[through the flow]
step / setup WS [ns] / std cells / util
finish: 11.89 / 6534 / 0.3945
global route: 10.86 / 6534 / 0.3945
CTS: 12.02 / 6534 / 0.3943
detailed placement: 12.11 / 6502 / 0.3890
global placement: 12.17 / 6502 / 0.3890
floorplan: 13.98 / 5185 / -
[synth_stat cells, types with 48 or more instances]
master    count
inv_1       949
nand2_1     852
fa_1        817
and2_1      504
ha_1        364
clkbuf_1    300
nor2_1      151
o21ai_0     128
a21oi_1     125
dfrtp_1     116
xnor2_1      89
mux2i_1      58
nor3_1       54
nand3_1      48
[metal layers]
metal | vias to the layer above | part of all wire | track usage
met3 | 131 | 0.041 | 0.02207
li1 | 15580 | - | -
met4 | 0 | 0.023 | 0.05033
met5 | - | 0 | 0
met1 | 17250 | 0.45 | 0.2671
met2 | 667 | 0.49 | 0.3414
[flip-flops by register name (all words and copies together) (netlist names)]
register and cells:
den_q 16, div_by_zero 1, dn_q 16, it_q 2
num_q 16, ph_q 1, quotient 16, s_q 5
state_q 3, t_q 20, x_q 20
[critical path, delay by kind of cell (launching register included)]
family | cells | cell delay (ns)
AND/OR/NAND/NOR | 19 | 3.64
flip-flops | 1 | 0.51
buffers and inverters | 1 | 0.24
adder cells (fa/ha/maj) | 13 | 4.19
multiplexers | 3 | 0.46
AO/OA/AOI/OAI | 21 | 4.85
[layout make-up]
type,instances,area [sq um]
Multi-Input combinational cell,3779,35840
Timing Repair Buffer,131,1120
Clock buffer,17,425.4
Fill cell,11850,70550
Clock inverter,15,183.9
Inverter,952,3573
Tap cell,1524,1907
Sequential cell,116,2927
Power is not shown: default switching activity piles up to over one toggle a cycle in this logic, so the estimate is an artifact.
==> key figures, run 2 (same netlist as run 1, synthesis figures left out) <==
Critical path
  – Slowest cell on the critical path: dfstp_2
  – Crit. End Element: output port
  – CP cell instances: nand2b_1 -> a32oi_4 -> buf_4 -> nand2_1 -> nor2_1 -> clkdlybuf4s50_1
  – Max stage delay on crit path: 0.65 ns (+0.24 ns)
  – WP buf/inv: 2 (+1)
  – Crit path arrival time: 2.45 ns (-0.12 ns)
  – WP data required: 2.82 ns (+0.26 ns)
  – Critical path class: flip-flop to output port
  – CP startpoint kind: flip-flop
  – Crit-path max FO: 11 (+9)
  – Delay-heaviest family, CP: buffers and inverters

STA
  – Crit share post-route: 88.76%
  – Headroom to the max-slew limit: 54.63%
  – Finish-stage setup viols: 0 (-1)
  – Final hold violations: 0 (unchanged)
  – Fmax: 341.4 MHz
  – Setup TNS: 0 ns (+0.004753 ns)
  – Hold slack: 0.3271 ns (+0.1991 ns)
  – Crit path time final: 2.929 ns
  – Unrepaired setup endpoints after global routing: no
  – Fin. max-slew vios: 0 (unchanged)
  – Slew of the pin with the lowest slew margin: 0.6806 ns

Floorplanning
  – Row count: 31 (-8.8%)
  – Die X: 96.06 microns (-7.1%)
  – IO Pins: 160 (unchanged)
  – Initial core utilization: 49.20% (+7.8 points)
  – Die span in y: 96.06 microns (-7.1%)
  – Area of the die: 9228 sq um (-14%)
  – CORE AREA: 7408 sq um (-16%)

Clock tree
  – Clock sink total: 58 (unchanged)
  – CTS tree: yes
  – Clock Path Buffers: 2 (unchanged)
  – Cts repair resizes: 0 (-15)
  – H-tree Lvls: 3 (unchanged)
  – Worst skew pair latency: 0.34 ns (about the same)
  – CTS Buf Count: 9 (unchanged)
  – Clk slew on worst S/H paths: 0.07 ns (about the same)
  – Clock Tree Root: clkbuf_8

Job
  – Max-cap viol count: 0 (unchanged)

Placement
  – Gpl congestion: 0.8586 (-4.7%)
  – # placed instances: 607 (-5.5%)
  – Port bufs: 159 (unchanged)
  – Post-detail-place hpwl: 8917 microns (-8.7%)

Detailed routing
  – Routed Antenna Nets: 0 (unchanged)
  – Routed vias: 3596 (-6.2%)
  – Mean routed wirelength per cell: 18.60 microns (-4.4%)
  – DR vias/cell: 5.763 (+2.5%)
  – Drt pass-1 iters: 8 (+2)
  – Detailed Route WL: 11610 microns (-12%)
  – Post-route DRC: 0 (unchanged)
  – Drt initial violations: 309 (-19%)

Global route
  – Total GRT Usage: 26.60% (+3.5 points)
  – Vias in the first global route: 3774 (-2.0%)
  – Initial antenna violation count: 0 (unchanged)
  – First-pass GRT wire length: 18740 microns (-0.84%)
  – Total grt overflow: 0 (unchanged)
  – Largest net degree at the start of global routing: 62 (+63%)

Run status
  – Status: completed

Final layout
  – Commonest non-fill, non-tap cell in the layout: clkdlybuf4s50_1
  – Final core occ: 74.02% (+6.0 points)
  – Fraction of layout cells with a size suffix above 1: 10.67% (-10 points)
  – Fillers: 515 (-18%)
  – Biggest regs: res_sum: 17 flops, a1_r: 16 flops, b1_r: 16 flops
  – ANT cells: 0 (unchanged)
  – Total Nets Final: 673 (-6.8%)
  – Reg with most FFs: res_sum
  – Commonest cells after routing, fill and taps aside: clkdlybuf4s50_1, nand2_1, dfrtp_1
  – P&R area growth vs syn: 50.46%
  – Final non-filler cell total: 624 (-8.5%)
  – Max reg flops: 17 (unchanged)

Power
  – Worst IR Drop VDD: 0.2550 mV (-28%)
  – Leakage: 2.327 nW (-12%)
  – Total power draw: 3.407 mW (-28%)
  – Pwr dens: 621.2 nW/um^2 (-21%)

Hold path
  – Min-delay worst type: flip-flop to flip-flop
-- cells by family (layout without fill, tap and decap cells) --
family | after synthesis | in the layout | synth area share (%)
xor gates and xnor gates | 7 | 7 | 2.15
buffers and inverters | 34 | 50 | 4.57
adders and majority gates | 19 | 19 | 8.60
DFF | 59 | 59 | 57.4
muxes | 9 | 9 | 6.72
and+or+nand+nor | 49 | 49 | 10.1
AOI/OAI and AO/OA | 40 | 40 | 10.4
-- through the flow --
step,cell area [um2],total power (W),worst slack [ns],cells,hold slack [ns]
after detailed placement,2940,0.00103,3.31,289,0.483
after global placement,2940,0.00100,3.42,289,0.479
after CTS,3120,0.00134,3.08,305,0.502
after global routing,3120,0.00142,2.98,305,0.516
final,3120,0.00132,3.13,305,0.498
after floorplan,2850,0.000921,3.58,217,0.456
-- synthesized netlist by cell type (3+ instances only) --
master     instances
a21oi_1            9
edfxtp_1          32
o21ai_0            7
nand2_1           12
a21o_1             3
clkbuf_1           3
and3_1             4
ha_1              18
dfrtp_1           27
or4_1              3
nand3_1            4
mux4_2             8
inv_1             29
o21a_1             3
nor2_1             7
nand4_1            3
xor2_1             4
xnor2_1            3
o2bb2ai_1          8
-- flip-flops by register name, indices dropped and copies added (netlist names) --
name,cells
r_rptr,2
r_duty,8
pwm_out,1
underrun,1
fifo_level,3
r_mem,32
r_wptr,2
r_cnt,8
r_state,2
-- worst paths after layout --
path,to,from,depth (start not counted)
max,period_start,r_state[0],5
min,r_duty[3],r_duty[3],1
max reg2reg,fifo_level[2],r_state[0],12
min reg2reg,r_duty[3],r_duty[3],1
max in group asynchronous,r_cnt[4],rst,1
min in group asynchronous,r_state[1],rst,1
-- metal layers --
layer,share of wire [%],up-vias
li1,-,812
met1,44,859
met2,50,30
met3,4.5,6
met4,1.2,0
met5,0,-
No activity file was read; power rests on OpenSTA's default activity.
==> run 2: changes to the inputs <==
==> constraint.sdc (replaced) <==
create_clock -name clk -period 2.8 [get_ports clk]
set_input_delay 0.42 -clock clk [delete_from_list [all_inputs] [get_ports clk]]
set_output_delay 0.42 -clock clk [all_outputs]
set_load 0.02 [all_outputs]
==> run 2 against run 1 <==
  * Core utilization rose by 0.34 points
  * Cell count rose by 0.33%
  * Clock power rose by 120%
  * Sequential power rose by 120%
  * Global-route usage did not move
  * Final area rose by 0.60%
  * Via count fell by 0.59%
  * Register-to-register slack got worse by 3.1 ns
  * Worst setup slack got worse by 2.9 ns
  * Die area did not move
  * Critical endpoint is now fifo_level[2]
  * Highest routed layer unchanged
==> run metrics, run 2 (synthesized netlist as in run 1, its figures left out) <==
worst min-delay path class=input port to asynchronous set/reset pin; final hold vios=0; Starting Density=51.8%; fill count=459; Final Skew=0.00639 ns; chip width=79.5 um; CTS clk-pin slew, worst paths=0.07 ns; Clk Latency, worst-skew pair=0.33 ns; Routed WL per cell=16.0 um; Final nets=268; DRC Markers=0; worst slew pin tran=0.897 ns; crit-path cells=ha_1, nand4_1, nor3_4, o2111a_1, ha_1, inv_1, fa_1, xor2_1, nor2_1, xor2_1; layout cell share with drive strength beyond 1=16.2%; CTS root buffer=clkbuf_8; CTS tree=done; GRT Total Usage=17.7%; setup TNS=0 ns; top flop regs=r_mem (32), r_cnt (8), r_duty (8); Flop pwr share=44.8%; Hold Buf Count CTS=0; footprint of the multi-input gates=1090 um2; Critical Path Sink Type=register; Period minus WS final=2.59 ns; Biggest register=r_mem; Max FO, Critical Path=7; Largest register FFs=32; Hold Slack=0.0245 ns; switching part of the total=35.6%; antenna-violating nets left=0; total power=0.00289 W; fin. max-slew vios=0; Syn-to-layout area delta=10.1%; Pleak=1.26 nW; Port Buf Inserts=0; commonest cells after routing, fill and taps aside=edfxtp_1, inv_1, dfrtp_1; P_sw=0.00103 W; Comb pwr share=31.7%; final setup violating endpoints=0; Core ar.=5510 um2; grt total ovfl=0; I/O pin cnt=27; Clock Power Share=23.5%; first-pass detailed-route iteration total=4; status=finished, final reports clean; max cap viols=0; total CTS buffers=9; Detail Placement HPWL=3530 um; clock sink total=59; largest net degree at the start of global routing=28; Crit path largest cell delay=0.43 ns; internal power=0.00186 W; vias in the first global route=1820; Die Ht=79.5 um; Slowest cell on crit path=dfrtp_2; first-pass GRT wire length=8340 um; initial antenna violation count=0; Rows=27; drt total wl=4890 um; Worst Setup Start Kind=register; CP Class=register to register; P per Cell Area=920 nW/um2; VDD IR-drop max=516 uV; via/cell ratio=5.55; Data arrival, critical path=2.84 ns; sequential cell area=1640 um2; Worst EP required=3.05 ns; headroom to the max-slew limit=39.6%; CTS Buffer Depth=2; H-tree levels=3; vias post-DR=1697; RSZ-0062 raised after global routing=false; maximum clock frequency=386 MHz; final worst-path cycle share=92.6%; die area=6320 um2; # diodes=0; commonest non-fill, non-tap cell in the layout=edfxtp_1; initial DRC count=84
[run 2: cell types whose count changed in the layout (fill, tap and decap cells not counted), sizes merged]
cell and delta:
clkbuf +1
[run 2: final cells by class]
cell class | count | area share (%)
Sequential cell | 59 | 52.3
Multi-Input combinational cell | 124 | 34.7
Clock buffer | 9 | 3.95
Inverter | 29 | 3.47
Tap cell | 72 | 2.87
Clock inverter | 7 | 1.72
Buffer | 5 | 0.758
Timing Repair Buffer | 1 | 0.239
File: src/rtl/ram_scan_ctrl.sv
// RAM scan controller: inferred DEPTH x DATA_W RAM walked by an auto (prescaled)
// or manual (push-button) address sequencer, with a zero-fill clear sweep.
module ram_scan_ctrl #(
    parameter int DATA_W   = 8,
    parameter int ADDR_W   = 5,
    parameter int TICK_DIV = 50000000
) (
    input  logic              CLOCK_50,
    input  logic              KEY,
    input  logic [1:0]        mode,
    input  logic              step,
    input  logic              hold,
    input  logic              wr_en,
    input  logic [DATA_W-1:0] wdata,
    output logic [ADDR_W-1:0] addr,
    output logic [DATA_W-1:0] rdata,
    output logic              tick,
    output logic              busy,
    output logic              done
);
    localparam int DEPTH = 2 ** ADDR_W;
    localparam int CNT_W = $clog2(TICK_DIV);
    localparam logic [CNT_W-1:0]  CNT_MAX   = CNT_W'(TICK_DIV - 1);
    localparam logic [ADDR_W-1:0] ADDR_LAST = ADDR_W'(DEPTH - 1);

    localparam logic [1:0] MODE_UP   = 2'b00;
    localparam logic [1:0] MODE_DOWN = 2'b01;
    localparam logic [1:0] MODE_MAN  = 2'b10;
    localparam logic [1:0] MODE_CLR  = 2'b11;

    typedef enum logic [1:0] {
        ST_RUN   = 2'd0,
        ST_CLEAR = 2'd1,
        ST_DONE  = 2'd2,
        ST_WAIT  = 2'd3
    } state_t;

    state_t              state_q, state_d;
    logic [ADDR_W-1:0]   addr_q, addr_d;
    logic [DATA_W-1:0]   rdata_q, rdata_d;
    logic                tick_q, tick_d;
    logic [CNT_W-1:0]    cnt_q, cnt_d;
    logic [2:0]          sync_q, sync_d;

    logic                step_evt;
    logic                ram_we;
    logic [DATA_W-1:0]   ram_wdata;

    logic [DATA_W-1:0]   mem [DEPTH];

    // State register plus all resettable datapath flops.
    always_ff @(posedge CLOCK_50 or negedge KEY) begin
        if (!KEY) begin
            state_q <= ST_RUN;
            addr_q  <= '0;
            rdata_q <= '0;
            tick_q  <= 1'b0;
            cnt_q   <= '0;
            sync_q  <= '0;
        end else begin
            state_q <= state_d;
            addr_q  <= addr_d;
            rdata_q <= rdata_d;
            tick_q  <= tick_d;
            cnt_q   <= cnt_d;
            sync_q  <= sync_d;
        end
    end

    // RAM contents survive reset so a partially cleared array stays as is.
    always_ff @(posedge CLOCK_50) begin
        if (ram_we) begin
            mem[addr_q] <= ram_wdata;
        end
    end

    // Next-state logic.
    always_comb begin
        state_d = state_q;
        case (state_q)
            ST_RUN:   if (mode == MODE_CLR) state_d = ST_CLEAR;
            ST_CLEAR: if (addr_q == ADDR_LAST) state_d = ST_DONE;
            ST_DONE:  state_d = ST_WAIT;
            ST_WAIT:  if (mode != MODE_CLR) state_d = ST_RUN;
            default:  state_d = ST_RUN;
        endcase
    end

    // Datapath: prescaler, step detection, address sequencing, RAM port.
    always_comb begin
        cnt_d     = '0;
        sync_d    = {sync_q[1:0], step};
        step_evt  = 1'b0;
        addr_d    = addr_q;
        ram_we    = 1'b0;
        ram_wdata = wdata;

        case (state_q)
            ST_RUN: begin
                case (mode)
                    MODE_UP, MODE_DOWN: begin
                        if (hold) begin
                            cnt_d = cnt_q;
                        end else if (cnt_q == CNT_MAX) begin
                            step_evt = 1'b1;
                        end else begin
                            cnt_d = cnt_q + CNT_W'(1);
                        end
                    end
                    MODE_MAN: step_evt = sync_q[1] & ~sync_q[2] & ~hold;
                    default:  addr_d = '0;
                endcase
                if (step_evt) begin
                    ram_we = wr_en;
                    addr_d = (mode == MODE_DOWN) ? addr_q - ADDR_W'(1)
                                                 : addr_q + ADDR_W'(1);
                end
            end
            ST_CLEAR: begin
                ram_we    = 1'b1;
                ram_wdata = '0;
                addr_d    = addr_q + ADDR_W'(1);
            end
            default: addr_d = '0;
        endcase

        tick_d  = step_evt;
        // Write-first: a same-cycle write to the read address is forwarded.
        rdata_d = ram_we ? ram_wdata : mem[addr_q];
    end

    // Outputs.
    always_comb begin
        busy  = (state_q == ST_CLEAR);
        done  = (state_q == ST_DONE);
        addr  = addr_q;
        rdata = rdata_q;
        tick  = tick_q;
    end

endmodule
--- src/rtl/points_encoder_if.sv ---
// Handshake bundle between the points BCD encoder and its producer/consumer.
// The producer side drives bcd_in/in_valid and takes the result with out_ready.
interface points_encoder_if #(
   parameter int DIGITS = 3,
   parameter int BIN_W  = 10
);
   logic [4*DIGITS-1:0] bcd_in;
   logic                in_valid;
   logic                in_ready;
   logic [BIN_W-1:0]    points;
   logic                err;
   logic                out_valid;
   logic                out_ready;

   modport master (
      output bcd_in,
      output in_valid,
      output out_ready,
      input  in_ready,
      input  points,
      input  err,
      input  out_valid
   );

   modport slave (
      input  bcd_in,
      input  in_valid,
      input  out_ready,
      output in_ready,
      output points,
      output err,
      output out_valid
   );
endinterface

> [Task]: Copy out every line from the material above where the string "synthesized" turns up.

> [Exercise output]:
-- synthesized netlist by cell type (3+ instances only) --
==> run metrics, run 2 (synthesized netlist as in run 1, its figures left out) <==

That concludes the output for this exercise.